Netanyahu di Akhir Kekuasaan, Siapa di Balik Penggulingan?

Netanyahu ternyata menciptakan sendiri koalisi yang akan menggulingkannya.

Amit Shabi/Pool Photo via AP
Perdana Menteri Israel Benjamin Netanyahu menghadiri rapat kabinet khusus pada kesempatan Hari Yerusalem, di gedung Kotamadya Yerusalem, di Yerusalem, Minggu, 9 Mei 2021.
Rep: Lintar Satria Red: Nur Aini

REPUBLIKA.CO.ID, YERUSALEM -- Dalam kolom opini di harian Haaretz, pengamat dan jurnalis Israel kelahiran Inggris Anshel Pfeffer menulis Perdana Menteri Benjamin Netanyahu menciptakan sendiri koalisi yang akan menggulingkannya. Oposisi-oposisi pemerintah yang terdiri atas Naftali Bennett, Yair Lapid, dan Mansour Abbas menyepakati koalisi pemerintah baru.

Baca Juga

Itu pertama kalinya sejak di Israel berdiri Partai United Arab List yang dipimpin Abbas menandatangani kesepakatan untuk ambil bagian dalam pemerintah Israel. Tidak hanya Abbas, tapi Lapid yang moderat dan Bennett pemimpin partai nasional sayap kanan juga ingin mengakhiri kekuasan Netanyahu.
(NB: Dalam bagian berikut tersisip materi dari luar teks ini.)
==> src/rtl/wand_path_controller.sv <==
// Tutorial wand path sequencer: walks the wand sprite along a stored spell pattern on the
// 4x4 spell-node grid, one STEP_PX move per tick, and cycles the sprite frame while running.
module wand_path_controller #(
  parameter int unsigned STEP_TICKS  = 10000000,
  parameter int unsigned FRAME_TICKS = 5000,
  parameter int unsigned STEP_PX     = 20,
  parameter int unsigned HOLD_TICKS  = 2
) (
  input  logic       clk_i,
  input  logic       reset_i,
  input  logic       learn_mode_i,
  input  logic       start_i,
  input  logic [1:0] spell_sel_i,
  output logic [8:0] wand_row_o,
  output logic [9:0] wand_col_o,
  output logic [3:0] now_node_o,
  output logic [3:0] next_node_o,
  output logic [1:0] frame_sel_o,
  output logic       busy_o,
  output logic       seg_done_o,
  output logic       done_o
);

  localparam int unsigned TickW  = (STEP_TICKS > 1) ? $clog2(STEP_TICKS) : 1;
  localparam int unsigned FrameW = (FRAME_TICKS > 1) ? $clog2(FRAME_TICKS) : 1;
  localparam int unsigned HoldW  = (HOLD_TICKS > 1) ? $clog2(HOLD_TICKS) : 1;

  localparam logic [TickW-1:0]  TickLast  = TickW'(STEP_TICKS - 1);
  localparam logic [FrameW-1:0] FrameLast = FrameW'(FRAME_TICKS - 1);
  localparam logic [HoldW-1:0]  HoldLast  = HoldW'((HOLD_TICKS > 0) ? HOLD_TICKS - 1 : 0);
  localparam logic [8:0]        StepRow   = 9'(STEP_PX);
  localparam logic [9:0]        StepCol   = 10'(STEP_PX);

  typedef enum logic [2:0] {StIdle, StHome, StMove, StDwell, StDone} state_e;

  // 100*k built from shifts: 64k + 32k + 4k.
  function automatic logic [8:0] node_row(input logic [3:0] n);
    logic [8:0] k;
    k = {7'd0, n[3:2]};
    return 9'd90 + (k << 6) + (k << 5) + (k << 2);
  endfunction

  function automatic logic [9:0] node_col(input logic [3:0] n);
    logic [9:0] k;
    k = {8'd0, n[1:0]};
    return 10'd170 + (k << 6) + (k << 5) + (k << 2);
  endfunction

  function automatic logic [3:0] spell_node(input logic [1:0] s, input logic [2:0] i);
    logic [3:0] n;
    n = 4'd0;
    case (s)
      2'd0: begin
        case (i)
          3'd0:    n = 4'd5;
          3'd1:    n = 4'd6;
          3'd2:    n = 4'd7;
          3'd3:    n = 4'd11;
          3'd4:    n = 4'd10;
          default: n = 4'd0;
        endcase
      end
      2'd1: begin
        case (i)
          3'd0:    n = 4'd0;
          3'd1:    n = 4'd1;
          3'd2:    n = 4'd2;
          3'd3:    n = 4'd3;
          3'd4:    n = 4'd7;
          3'd5:    n = 4'd11;
          3'd6:    n = 4'd15;
          default: n = 4'd0;
        endcase
      end
      2'd2: begin
        case (i)
          3'd0:    n = 4'd12;
          3'd1:    n = 4'd8;
          3'd2:    n = 4'd4;
          3'd3:    n = 4'd0;
          default: n = 4'd0;
        endcase
      end
      default: begin
        case (i)
          3'd0:    n = 4'd5;
          3'd1:    n = 4'd6;
          3'd2:    n = 4'd5;
          3'd3:    n = 4'd6;
          default: n = 4'd0;
        endcase
      end
    endcase
    return n;
  endfunction

  // Index of the final node of each pattern.
  function automatic logic [2:0] spell_last(input logic [1:0] s);
    logic [2:0] l;
    case (s)
      2'd0:    l = 3'd4;
      2'd1:    l = 3'd6;
      default: l = 3'd3;
    endcase
    return l;
  endfunction

  state_e            state_q, state_d;
  logic [1:0]        spell_q, spell_d;
  logic [2:0]        idx_q, idx_d;
  logic [TickW-1:0]  tick_cnt_q, tick_cnt_d;
  logic [FrameW-1:0] frame_cnt_q, frame_cnt_d;
  logic [1:0]        frame_sel_q, frame_sel_d;
  logic [HoldW-1:0]  hold_cnt_q, hold_cnt_d;
  logic [8:0]        row_q, row_d;
  logic [9:0]        col_q, col_d;
  logic [3:0]        now_q, now_d;
  logic [3:0]        next_q, next_d;
  logic              seg_done_q, seg_done_d;

  logic       running, running_d;
  logic       tick, start_ok, abort, arrive, dwell_done, advance, last;
  logic [8:0] tgt_row, step_row;
  logic [9:0] tgt_col, step_col;
  logic [4:0] now5, nxt5;

  assign running   = (state_q == StHome) || (state_q == StMove) || (state_q == StDwell);
  assign running_d = (state_d == StHome) || (state_d == StMove) || (state_d == StDwell);
  assign tick      = running && (tick_cnt_q == TickLast);
  assign start_ok  = start_i && learn_mode_i && ((state_q == StIdle) || (state_q == StDone));
  assign abort     = !learn_mode_i && (state_q != StIdle);
  assign tgt_row   = node_row(next_q);
  assign tgt_col   = node_col(next_q);
  assign now5      = {1'b0, now_q};
  assign nxt5      = {1'b0, next_q};
  assign last      = (idx_q == spell_last(spell_q));

  // Adjacent nodes are approached STEP_PX at a time; anything else jumps straight there.
  always_comb begin
    step_row = tgt_row;
    step_col = tgt_col;
    if (nxt5 == now5 + 5'd1) begin
      step_row = row_q;
      step_col = col_q + StepCol;
    end else if (now5 == nxt5 + 5'd1) begin
      step_row = row_q;
      step_col = col_q - StepCol;
    end else if (nxt5 == now5 + 5'd4) begin
      step_row = row_q + StepRow;
      step_col = col_q;
    end else if (now5 == nxt5 + 5'd4) begin
      step_row = row_q - StepRow;
      step_col = col_q;
    end
  end

  assign arrive = (state_q == StMove) &&
                  (((row_q == tgt_row) && (col_q == tgt_col)) ||
                   (tick && (step_row == tgt_row) && (step_col == tgt_col)));
  assign dwell_done = (state_q == StDwell) && tick && (hold_cnt_q == HoldLast);
  assign advance    = dwell_done || ((HOLD_TICKS == 0) && arrive);

  always_ff @(posedge clk_i) begin
    if (reset_i) begin
      state_q     <= StIdle;
      spell_q     <= 2'd0;
      idx_q       <= 3'd0;
      tick_cnt_q  <= '0;
      frame_cnt_q <= '0;
      frame_sel_q <= 2'd0;
      hold_cnt_q  <= '0;
      row_q       <= 9'd190;
      col_q       <= 10'd270;
      now_q       <= 4'd5;
      next_q      <= 4'd5;
      seg_done_q  <= 1'b0;
    end else begin
      state_q     <= state_d;
      spell_q     <= spell_d;
      idx_q       <= idx_d;
      tick_cnt_q  <= tick_cnt_d;
      frame_cnt_q <= frame_cnt_d;
      frame_sel_q <= frame_sel_d;
      hold_cnt_q  <= hold_cnt_d;
      row_q       <= row_d;
      col_q       <= col_d;
      now_q       <= now_d;
      next_q      <= next_d;
      seg_done_q  <= seg_done_d;
    end
  end

  always_comb begin
    state_d    = state_q;
    spell_d    = spell_q;
    idx_d      = idx_q;
    hold_cnt_d = hold_cnt_q;
    row_d      = row_q;
    col_d      = col_q;
    now_d      = now_q;
    next_d     = next_q;
    seg_done_d = 1'b0;
    if (abort) begin
      state_d = StIdle;
    end else begin
      case (state_q)
        StIdle, StDone: begin
          if (start_ok) begin
            state_d    = StHome;
            spell_d    = spell_sel_i;
            idx_d      = 3'd1;
            hold_cnt_d = '0;
            now_d      = spell_node(spell_sel_i, 3'd0);
            next_d     = spell_node(spell_sel_i, 3'd1);
            row_d      = node_row(spell_node(spell_sel_i, 3'd0));
            col_d      = node_col(spell_node(spell_sel_i, 3'd0));
          end
        end
        StHome: begin
          if (tick) state_d = StMove;
        end
        StMove: begin
          if (arrive) begin
            row_d      = tgt_row;
            col_d      = tgt_col;
            now_d      = next_q;
            seg_done_d = 1'b1;
            hold_cnt_d = '0;
            if (HOLD_TICKS > 0) state_d = StDwell;
          end else if (tick) begin
            row_d = step_row;
            col_d = step_col;
          end
        end
        StDwell: begin
          if (tick && (hold_cnt_q != HoldLast)) hold_cnt_d = hold_cnt_q + HoldW'(1);
        end
        default: state_d = StIdle;
      endcase
      if (advance) begin
        if (last) begin
          state_d = StDone;
        end else begin
          idx_d   = idx_q + 3'd1;
          next_d  = spell_node(spell_q, idx_q + 3'd1);
          state_d = StMove;
        end
      end
    end
  end

  // Tick and frame counters only free-run across consecutive busy cycles.
  always_comb begin
    tick_cnt_d  = '0;
    frame_cnt_d = '0;
    frame_sel_d = 2'd0;
    if (running && running_d) begin
      tick_cnt_d = tick ? '0 : tick_cnt_q + TickW'(1);
      if (frame_cnt_q == FrameLast) begin
        frame_cnt_d = '0;
        frame_sel_d = (frame_sel_q == 2'd2) ? 2'd0 : frame_sel_q + 2'd1;
      end else begin
        frame_cnt_d = frame_cnt_q + FrameW'(1);
        frame_sel_d = frame_sel_q;
      end
    end
  end

  always_comb begin
    wand_row_o  = row_q;
    wand_col_o  = col_q;
    now_node_o  = now_q;
    next_node_o = next_q;
    frame_sel_o = frame_sel_q;
    seg_done_o  = seg_done_q;
    busy_o      = running;
    done_o      = (state_q == StDone);
  end

endmodule

==> config.mk <==
export PLATFORM = sky130hd
export DESIGN_NAME = wand_path_controller
export DESIGN_NICKNAME = d
export VERILOG_FILES = /design/src/rtl/wand_path_controller.sv
export SDC_FILE = /design/constraint.sdc
export NUM_CORES = 1
export LEC_CHECK = 0
export CAP_MARGIN = 25
export CORE_MARGIN = 1
export CORE_UTILIZATION = 50
export DETAILED_ROUTE_END_ITERATION = 8
export GPL_TIMING_DRIVEN = 0
export PLACE_DENSITY = 0.69
export SYNTH_ARGS = -nofsm -noshare
export SYNTH_HDL_FRONTEND = slang
export SYNTH_SLANG_ARGS = --single-unit
export TNS_END_PERCENT = 50
==> constraint.sdc <==
create_clock -name clk_i -period 4.8 [get_ports clk_i]
set_input_delay 0.48 -clock clk_i [delete_from_list [all_inputs] [get_ports clk_i]]
set_output_delay 0.48 -clock clk_i [all_outputs]
set_load 0.01 [all_outputs]
==> impl_summary.md, run 1 <==
Placement
The total half-perimeter wirelength after legalization and detailed placement is between 10000 and 15000 um. The pre-CTS setup slack is -0.273 ns. Counting tap cells, the placed design contains a total of roughly 1000 instances. The count of buffers from port buffering is 37. At the end of routability-driven placement, the weighted congestion stood at roughly 0.96.

STA
The tightest hold path in the finished design has a slack of ~0.47 ns. For the pin with the worst max-slew slack, the measured transition is ~0.72 ns. Setup repair after global routing left no endpoint under its margin. The setup TNS after final layout is 0 ns.

Measured against its own limit, the worst slew margin works out to 51.4%. The worst path uses around 95% of the clock period. The highest achievable clock rate is 0.220 GHz. The final count of hold timing violations is 0. Counting I/O delays and the setup requirement, the final critical path takes 4.55 ns. The worst path setup slack after routing is approximately 0.25 ns.

The count of endpoints failing setup in the final report is 0. Clock skew on the completed layout was measured at 0.00587 ns. The final number of max-transition violations was 0.

GRT
Global routing finished with a remaining overflow of 0. In the global route stage, overall resource usage came out at about 31%. The first-pass GRT wire length is just over 30000 um. The number of global-route vias before repair came to between 6k and 7k. The number of antenna violations at the first check in global routing is 0. Entering global routing, the biggest net connects 17 pins.

Route
The routed length per instance is approximately 19 um. After detailed routing, the number of vias per cell comes to roughly 6.5. The detailed-router iteration count before antenna repair is 9. The total length of routed wires is 19100 um. The number of routed nets with antenna violations is 0. In the routed design, unresolved DRC markers number 2. The initial DRC count is 684. The detailed router placed roughly 6.5k vias in this run.

Logic synthesis
After synthesis, the share of flip-flops with an asynchronous set or reset is 0%. The part of the Yosys area used for sequential elements is between 20% and 30%. Counting every net in the synthesized netlist gives 845.

By area the synthesized netlist is led by dfxtp_1 25%, xor2_1 5.3%, nand2_1 5.1%, xnor2_1 4.8%, ha_1 4.7%. After technology mapping, the gate count stands at roughly 820. The number of different library cells in the post-synthesis netlist is 75.

The synthesized netlist occupies a cell area of between 0.006 and 0.007 mm^2. The average instance area after synthesis is 7.45 um^2. The synthesized design contains between 70 and 80 register bits.

The flip-flop cell with the highest count after synthesis is dfxtp_1. The dominant cell type by area after synthesis is dfxtp_1. By instance count, the leading cell after synthesis is nand2_1. The synthesized design devotes to its leading area cell type 25.0% of total area. The commonest cells after synthesis are 82 x nand2_1, 76 x dfxtp_1, 60 x nor2_1. The number of enable-type register cells in the synthesized netlist is 0. During synthesis, Yosys emitted a total of 0 warnings.

Setup path
The depth of the most critical reg-to-reg path is 15. The highest net fanout along the worst path is 10. STA classifies the critical path endpoint as a register. The worst register-to-register path ends at wand_row_o[8]$_SDFFE_PP0P_. The required time at the endpoint of the critical path is about 5 ns.

The classification of the worst setup path is register to register. The worst setup path is launched from a register. For the worst setup path, the data arrival time is 4.77 ns. The worst register-to-register path begins at next_node_o[3]$_SDFFE_PP0N_.

Setup slack on the worst reg-to-reg path comes out at 0.25 ns.

Die
Pin placement for this block handled 38 I/O pins. The die covers roughly 0.013 mm^2. Measured along the y axis, the die boundary spans about 110 um.

The starting density of the core is between 50 and 60%. The width of the die is about 110 um. The row count is 39. The region available for standard cell placement spans roughly 0.012 mm^2.

Final layout
The area growth from synthesis to layout is 14.1%. The repair_antennas step left the layout with diodes totalling 0. At the end of the flow, the number of nets in the layout was just under 900. Counting the fill cells in the layout gives ~1.1k. The final standard cell count with taps included and fillers excluded is roughly 1.0k. Cells with a size suffix above 1 make up under 10% of the layout. Once layout is complete, the utilization of the core stands at 59.7%.

CTS
Clock-pin slew was measured on the worst setup and hold paths at around 0.06 ns. The TritonCTS clock tree is done. The source-to-sink clock delay at the later pin of the worst-skew pair is between 0.3 and 0.4 ns.

The number of H-tree branching levels is 3. Clock tree synthesis selected as its root buffer the cell clkbuf_16. TritonCTS created 9 clock buffers.

For this design, the sink count on the clock tree is 76. The clock passes through at most 2 buffers.

Power
The power density over the cells is 260 mW/mm^2. The analysis attributes to cell leakage a power of around 2.5 nW. The worst supply voltage drop on vdd is approximately 0.23 mV.

Hold path
Along the worst hold path, the cell count comes to 1. For hold timing, the worst endpoint is wand_col_o[1]$_SDFFE_PP1P_. The worst hold path begins at wand_col_o[1]$_SDFFE_PP1P_.

The kind of path behind the tightest hold check is register to register.

Run
The max-cap check violation count is 0.

Outcome
The run finished, with violations left. The final reports fail on design-rule violations.
[worst max path at each step]
stage	end	start	cells after the start
floorplan	wand_row_o[8]$_SDFFE_PP0P_	next_node_o[0]$_SDFFE_PP1N_	17
global placement	wand_row_o[3]$_SDFFE_PP1P_	next_node_o[0]$_SDFFE_PP1N_	18
detailed placement	wand_row_o[3]$_SDFFE_PP1P_	next_node_o[0]$_SDFFE_PP1N_	18
CTS	wand_row_o[3]$_SDFFE_PP1P_	next_node_o[3]$_SDFFE_PP0N_	16
global route	now_node_o[0]$_SDFFE_PP1P_	next_node_o[1]$_SDFFE_PP0N_	16
finish	wand_row_o[8]$_SDFFE_PP0P_	next_node_o[3]$_SDFFE_PP0N_	15
[cell families (layout without fill, tap and decap cells)]
group,after synthesis,after routing,share of synthesized area (%)
buf+inv,82,133,5.66
simple gates,351,351,30.0
flops,76,76,25.0
compound gates,209,209,23.4
mux,4,4,0.659
fa+ha+maj,23,23,4.74
xor+xnor,71,71,10.5
[cell type report]
cell class / count / area (um^2) / area share (%)
plain buffers: 50 / 233 / 3.36
clock buffers: 9 / 225 / 3.25
clock inverters: 7 / 52.6 / 0.758
inverters: 30 / 113 / 1.62
multi-input cells: 658 / 4240 / 61.1
flip-flops and latches: 76 / 1520 / 21.9
well taps: 143 / 179 / 2.58
repair buffers: 37 / 370 / 5.34
[cells in the final DEF, fill, tap and decap left out, drive strengths merged, types with 33 or more instances in the layout]
master	count
clkdlybuf4s50	37
nor2	61
xnor2	33
dfxtp	76
o21ai	48
nand2	82
nand3	48
xor2	37
a21oi	50
clkbuf	46
nor3	55
[critical path: stages, from the launching register on]
cell and delay, ns:
dfxtp_1 0.49, clkbuf_4 0.29, inv_1 0.17, ha_2 0.45
xor2_1 0.11, o22ai_2 0.30, and2_1 0.17, buf_2 0.23
a21oi_1 0.10, o211ai_1 0.44, or3_1 0.20, a211oi_2 0.09
o21ai_1 0.46, nand2_1 0.31, a211o_1 0.35, a221oi_1 0.27
[flip-flops by register name (all words and copies together) (netlist names)]
signal and cells:
frame_cnt_q 13, hold_cnt_q 1, tick_cnt_q 24, wand_col_o 10
state_q 3, wand_row_o 9, frame_sel_o 2, spell_q 2
now_node_o 4, seg_done_o 1, idx_q 3, next_node_o 4
[power by group]
group          internal (W)  total, W  switching (W)  leakage, nW
clock              0.000353  0.000620       0.000267        0.141
sequential         0.000644  0.000664      0.0000196        0.616
combinational      0.000185  0.000522       0.000337         1.72
[layer usage]
metal  track usage, %  part of all wire, %  vias to the layer above
li1                 -                    -                     3095
met1             37.1                   40                     3059
met2             53.7                   49                      325
met3             3.62                  7.7                       57
met4             14.8                  3.5                        0
met5                0                    0                        -
[repair_timing]
action	in CTS	in global routing
setup buffers	0	0
endpoints found under the hold margin	0	0
gates resized for setup	1	13
hold buffers	0	0
setup endpoints to repair	12	57
[per-stage QoR]
stage / power, W / instance area [um^2]
finish: 0.00181 / 6930
global route: 0.00189 / 6930
global placement: 0.00117 / 6630
detailed placement: 0.00117 / 6630
floorplan: 0.00103 / 6080
CTS: 0.00180 / 6910
No activity file was read; power rests on OpenSTA's default activity.
==> run 2, diff against run 1 <==
==> constraint.sdc (replaced) <==
create_clock -name clk_i -period 4.8 [get_ports clk_i]
set_input_delay 0.48 -clock clk_i [delete_from_list [all_inputs] [get_ports clk_i]]
set_output_delay 0.48 -clock clk_i [all_outputs]
set_load 0.1 [all_outputs]
==> results of run 2 <==
Same layout as run 1 (identical final DEF). Status: complete, but fails checks: design-rule violations.
Main changes from that run: total power 0.00181 W -> 0.00188 W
Dalam kolomnya, Kamis (3/6), Pfeffer menulis Netanyahu yang menciptakan koalisi tersebut dua kali. Pertama, ketika ia terlalu banyak menyerang Bennett dalam pemilu sebelumnya mendorong pemimpin Partai Yamina itu menyadari ia tidak bisa berdamai dengan Netanyahu yang pernah menjadi mentornya.

Bennett hanya salah satu dari banyak mantan sekutu Netanyahu yang kini menjadi musuhnya. Kesempatan kedua Netanyahu menciptakan koalisi baru yang akan menggulingkannya adalah ketika ia bernegosiasi dengan Abbas usai pemilihan bulan Maret lalu. Ia berharap mendapat dukungan dari pemimpin United Arab List untuk pemerintah barunya.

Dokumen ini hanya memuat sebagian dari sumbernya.